In a recent decision by the Supreme Court of the United States, it was held that the religious exemption to the Affordable Care Act’s (ACA) contraceptive mandate applied to all businesses with a religious or moral objection, not merely churches or other religious orders. This ruling could have a significant impact on healthcare benefits for employees around the country and could have other implications in related fields of law. This case is part of a growing trend by the court that has granted ever greater religious freedoms to employers, often at the expense of their employees.
By law, the ACA requires all healthcare plans offered by employers to cover contraceptive medication as part of its plan. However, there is an exception to this rule for churches and other religious organizations, who can legally object to such a plan on religious or moral grounds. The primary question before the court was whether this exception also applied to businesses or other organizations claiming a religious objection that did not have an explicitly religious purpose.
According to the Supreme Court, the answer is “yes.” In a 7-2 decision, the Court ruled in Little Sisters of the Poor v.
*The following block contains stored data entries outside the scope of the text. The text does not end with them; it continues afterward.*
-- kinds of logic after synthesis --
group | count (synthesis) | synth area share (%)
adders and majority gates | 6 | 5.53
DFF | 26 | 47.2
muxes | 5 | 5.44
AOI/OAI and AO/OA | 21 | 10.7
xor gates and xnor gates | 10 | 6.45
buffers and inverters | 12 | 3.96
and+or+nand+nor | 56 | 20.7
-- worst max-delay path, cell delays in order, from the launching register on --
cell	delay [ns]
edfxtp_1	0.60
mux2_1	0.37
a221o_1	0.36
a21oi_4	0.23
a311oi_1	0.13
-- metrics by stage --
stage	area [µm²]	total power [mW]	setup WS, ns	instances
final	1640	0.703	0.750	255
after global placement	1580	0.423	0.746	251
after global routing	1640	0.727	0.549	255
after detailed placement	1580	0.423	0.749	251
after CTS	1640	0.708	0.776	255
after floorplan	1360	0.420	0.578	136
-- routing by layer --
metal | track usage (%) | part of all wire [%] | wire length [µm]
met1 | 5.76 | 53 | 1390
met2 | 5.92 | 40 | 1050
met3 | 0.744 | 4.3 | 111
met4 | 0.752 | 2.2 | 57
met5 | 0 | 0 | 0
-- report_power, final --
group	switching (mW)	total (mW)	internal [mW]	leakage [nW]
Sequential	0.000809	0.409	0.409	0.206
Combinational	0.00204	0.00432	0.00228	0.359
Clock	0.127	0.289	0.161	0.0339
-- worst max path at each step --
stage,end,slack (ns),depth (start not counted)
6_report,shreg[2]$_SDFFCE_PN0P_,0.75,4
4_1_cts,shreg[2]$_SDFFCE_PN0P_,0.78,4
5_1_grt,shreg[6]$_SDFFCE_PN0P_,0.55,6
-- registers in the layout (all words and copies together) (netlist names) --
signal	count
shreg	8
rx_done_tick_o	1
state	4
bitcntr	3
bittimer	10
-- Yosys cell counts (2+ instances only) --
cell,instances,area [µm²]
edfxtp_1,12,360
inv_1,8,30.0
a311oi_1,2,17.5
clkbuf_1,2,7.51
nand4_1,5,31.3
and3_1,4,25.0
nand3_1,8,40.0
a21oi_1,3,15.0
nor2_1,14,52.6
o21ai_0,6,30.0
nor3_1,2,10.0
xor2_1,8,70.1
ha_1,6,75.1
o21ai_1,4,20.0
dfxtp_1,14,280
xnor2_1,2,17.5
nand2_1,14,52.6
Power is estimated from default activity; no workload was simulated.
==> design/flow/design.v <==
`timescale 1ns / 1ps
module spi_master
    #(
        parameter   p_clkfreq = 100_000_000,
        parameter   p_sclkfreq = 1_000_000,
        parameter   p_cpol = 1'b0,
        parameter   p_cpha = 1'b0
    )
    (   
        input   clk_i, 		
        input   en_i,		
        input [7:0] mosi_data_i, 
        input   miso_i,      
        output reg [7:0] miso_data_o,     
        output reg  data_ready_o,
        output reg  cs_o, 		 
        output reg  sclk_o, 		 
        output reg  mosi_o 		 
    );
    localparam p_edgecntrlimdiv2 = p_clkfreq/(p_sclkfreq*2);
    localparam S_IDLE = 0, S_TRANSFER = 1;
    reg state;    
    reg [7:0] write_reg	= 0;	
    reg [7:0] read_reg	= 0;	
    reg sclk_en	= 0;
    reg sclk = 0;
    reg sclk_next = 0;
    reg sclk_rise = 0;
    reg sclk_fall = 0;
    reg mosi_en	= 0;
    reg miso_en	= 0;
    reg once = 0;
    reg [clogb2(p_edgecntrlimdiv2)-1:0] edgecntr = 0;
    reg [clogb2(15)-1:0] cntr = 0;
    wire [1:0] pol_phase;
    assign pol_phase = {p_cpol,p_cpha};
    always @(pol_phase, sclk_fall, sclk_rise) begin
        case (pol_phase)
            00 : begin
                mosi_en <= sclk_fall;
                miso_en	<= sclk_rise;
            end	
            01 : begin	
                mosi_en <= sclk_rise;
                miso_en	<= sclk_fall;
            end
            10 : begin	
                mosi_en <= sclk_rise;
			    miso_en	<= sclk_fall;
            end    
            11 : begin		
                mosi_en <= sclk_fall;
			    miso_en	<= sclk_rise;
            end    
        endcase
    end        
    always @(sclk, sclk_next) begin
        if (sclk == 1 && sclk_next == 0) begin
            sclk_rise <= 1;
        end    
        else begin
            sclk_rise <= 0;
        end 
        if (sclk == 0 && sclk_next == 1) begin
            sclk_fall <= 1;
        end    
        else begin
            sclk_fall <= 0;
        end 	
    end  
    always @(posedge clk_i) begin
        data_ready_o = 1'b0;
	    sclk_next	= sclk;
        case (state)
            S_IDLE : begin
                cs_o			<= 1;
                mosi_o			<= 0;
                data_ready_o	<= 0;			
                sclk_en			<= 0;
                cntr			<= 0; 
                if (p_cpol == 0) begin
                    sclk_o	<= 0;
                end    
                else begin
                    sclk_o	<= 1;
                end 	
                if (en_i == 1) begin
                    state		<= S_TRANSFER;
                    sclk_en		<= 1;
                    write_reg	<= mosi_data_i;
                    mosi_o		<= mosi_data_i [7];
                    read_reg	<= 8'h00;
                end 
            end	
            S_TRANSFER : begin	
                cs_o	<= 0;
                mosi_o	<= write_reg[7];
                if (p_cpha == 1) begin	
                    if (cntr == 0) begin
                        sclk_o	<= sclk;
                        if (miso_en == 1) begin
                            read_reg [0]		<=  miso_i;
                            read_reg [7:1]      <=  read_reg [6:0];
                            cntr				<=  cntr + 1;
                            once                <=  1;
                        end 
                    end    			
                    else if (cntr == 8) begin
                        if (once == 1) begin
                            data_ready_o	<= 1;
                            once            <= 0;				       
                        end 					
                        miso_data_o		<= read_reg;
                        if (mosi_en == 1) begin
                            if (en_i == 1) begin
                                write_reg	<= mosi_data_i;
                                mosi_o		<= mosi_data_i[7];	
                                sclk_o		<= sclk;							
                                cntr		<= 0;
                            end    
                            else begin
                                state	<= S_IDLE;
                                cs_o	<= 1;								
                            end 
                        end 
                    end    
                    else if (cntr == 9) begin
                        if (miso_en == 1) begin
                            state	<= S_IDLE;
                            cs_o	<= 1;
                        end 
                    end    						
                    else begin
                        sclk_o	<= sclk;
                        if (miso_en == 1) begin
                            read_reg [0]				<= miso_i;
                            read_reg [7:1] 	<= read_reg [6:0];
                            cntr					<= cntr + 1;
                        end 
                        if (mosi_en == 1) begin
                            mosi_o	<= write_reg [7];
                            write_reg [7:1]	<= write_reg [6:0];
                        end 
                    end 
                end 
                else begin
                    if (cntr == 0) begin
                        sclk_o	<= sclk;					
                        if (miso_en == 1) begin
                            read_reg [0]				<= miso_i;
                            read_reg [7:1] 	<= read_reg [6:0];
                            cntr					<= cntr + 1;
                            once                    <= 1;
                        end
                    end     
                    else if (cntr == 8) begin			
                        if (once == 1) begin
                            data_ready_o    <= 1;
                            once            <= 0;                       
                        end 
                        miso_data_o		<= read_reg;
                        sclk_o			<= sclk;
                        if (mosi_en == 1) begin
                            if (en_i == 1) begin
                                write_reg	<= mosi_data_i;
                                mosi_o		<= mosi_data_i [7];		
                                cntr		<= 0;
                            end    
                            else begin
                                cntr	<= cntr + 1;
                            end 
                            if (miso_en == 1) begin
                                state	<= S_IDLE;
                                cs_o	<= 1;							
                            end 
                        end 
                    end    		
                    else if (cntr == 9) begin
                        if (miso_en == 1) begin
                            state	<= S_IDLE;
                            cs_o	<= 1;
                        end 
                    end    
                    else begin
                        sclk_o	<= sclk;
                        if (miso_en == 1) begin
                            read_reg [0]				<= miso_i;
                            read_reg [7:1] 	<= read_reg [6:0];
                            cntr					<= cntr + 1;
                        end 
                        if (mosi_en == 1) begin
                            write_reg [7:1] 	<= write_reg [6:0];
                        end 
                    end 			
                end           
            end
            default : begin
                state <= S_IDLE;
            end        
        endcase
    end
    always @(posedge clk_i) begin
        if (sclk_en == 1) begin
            if (edgecntr == p_edgecntrlimdiv2-1) begin
                sclk 		<= (! sclk);
                edgecntr	<= 0;
            end    
            else 
                edgecntr	<= edgecntr + 1;
        end          
        else begin
            edgecntr	<= 0;
            if (p_cpol == 0) begin
                sclk	<= 0;
            end    
            else
                sclk	<= 1;
        end 
    end
    function integer clogb2;
    input integer depth;
    for (clogb2=0; depth>0; clogb2=clogb2+1)
    depth = depth >> 1;
    endfunction
endmodule
==> design.v <==
module FSM (
    input clk,
    input reset,
    input [2:0] current_state,
    input [3:0] btn,
    output reg [2:0] next_state,
    output reg entered,
    output reg exited
);
    wire a, b;
    debouncer #(.threshold(1)) u_debouncer_a (
        .clk(clk),
        .reset(reset),
        .button(btn[0]),
        .button_db(a)
    );
    debouncer #(.threshold(1)) u_debouncer_b (
        .clk(clk),
        .reset(reset),
        .button(btn[1]),
        .button_db(b)
    );
    always @(posedge clk or posedge reset) begin
        if (reset) begin
            next_state = 3'b000;
            entered = 0;
            exited = 0;
        end else begin
            next_state = current_state;
            entered = 0;
            exited = 0;
            case (current_state)
                3'b000: begin
                    if (a && !b)
                        next_state = 3'b001;
                    else if (!a && b)
                        next_state = 3'b011;
                end
                3'b001: begin
                    if (!a && !b)
                        next_state = 3'b000;
                    else if (!a && b)
                        next_state = 3'b010;
                end
                3'b010: begin
                    if (!a && !b) begin
                        next_state = 3'b000;
                        entered = 1;
                    end else if (a && !b)
                        next_state = 3'b001;
                end
                3'b011: begin
                    if (!a && !b)
                        next_state = 3'b000;
                    else if (a && b)
                        next_state = 3'b100;
                    else if (a && !b)
                        next_state = 3'b100;
                end
                3'b100: begin
                    if (!a && !b) begin
                        next_state = 3'b000;
                        exited = 1;
                    end else if (!a && b)
                        next_state = 3'b011;
                    else if (a && b)
                        next_state = 3'b011;
                end
            endcase
        end
    end
endmodule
Pennsylvania that for-profit entities not founded for an explicitly religious purpose may still take advantage of the religious objection rule. This ruling is the latest in a series of cases, starting with the infamous Burwell v. Hobby Lobby Stores, Inc., that has expanded the ability of employers to exploit religious objection rules to ignore labor and employment regulations.
Critics fear that the same logic will soon be applied to other laws, such as the Civil Rights Act or Americans with Disabilities Act, which also have provisions that exclude religious organizations from their requirements. Were that reasoning to be expanded, it could effectively defang many anti-discrimination laws, with employers citing religious or moral objections to protect themselves from the consequences of their actions. For now, however, the rationale in this case remains narrow, applying only to the ACA’s contraceptive mandate.
If you have gotten into a legal dispute with your employer, it is important that you seek the guidance of an experienced New York employment lawyer who can protect your legal rights and advocate on your behalf. Steven Mitchell Sack, the Employee’s Lawyer, is a New York employment lawyer with more than 39 years’ experience handling the many aspects of employment law. To schedule an appointment with New York City employment lawyer Steven Mitchell Sack, call (917) 371-8000.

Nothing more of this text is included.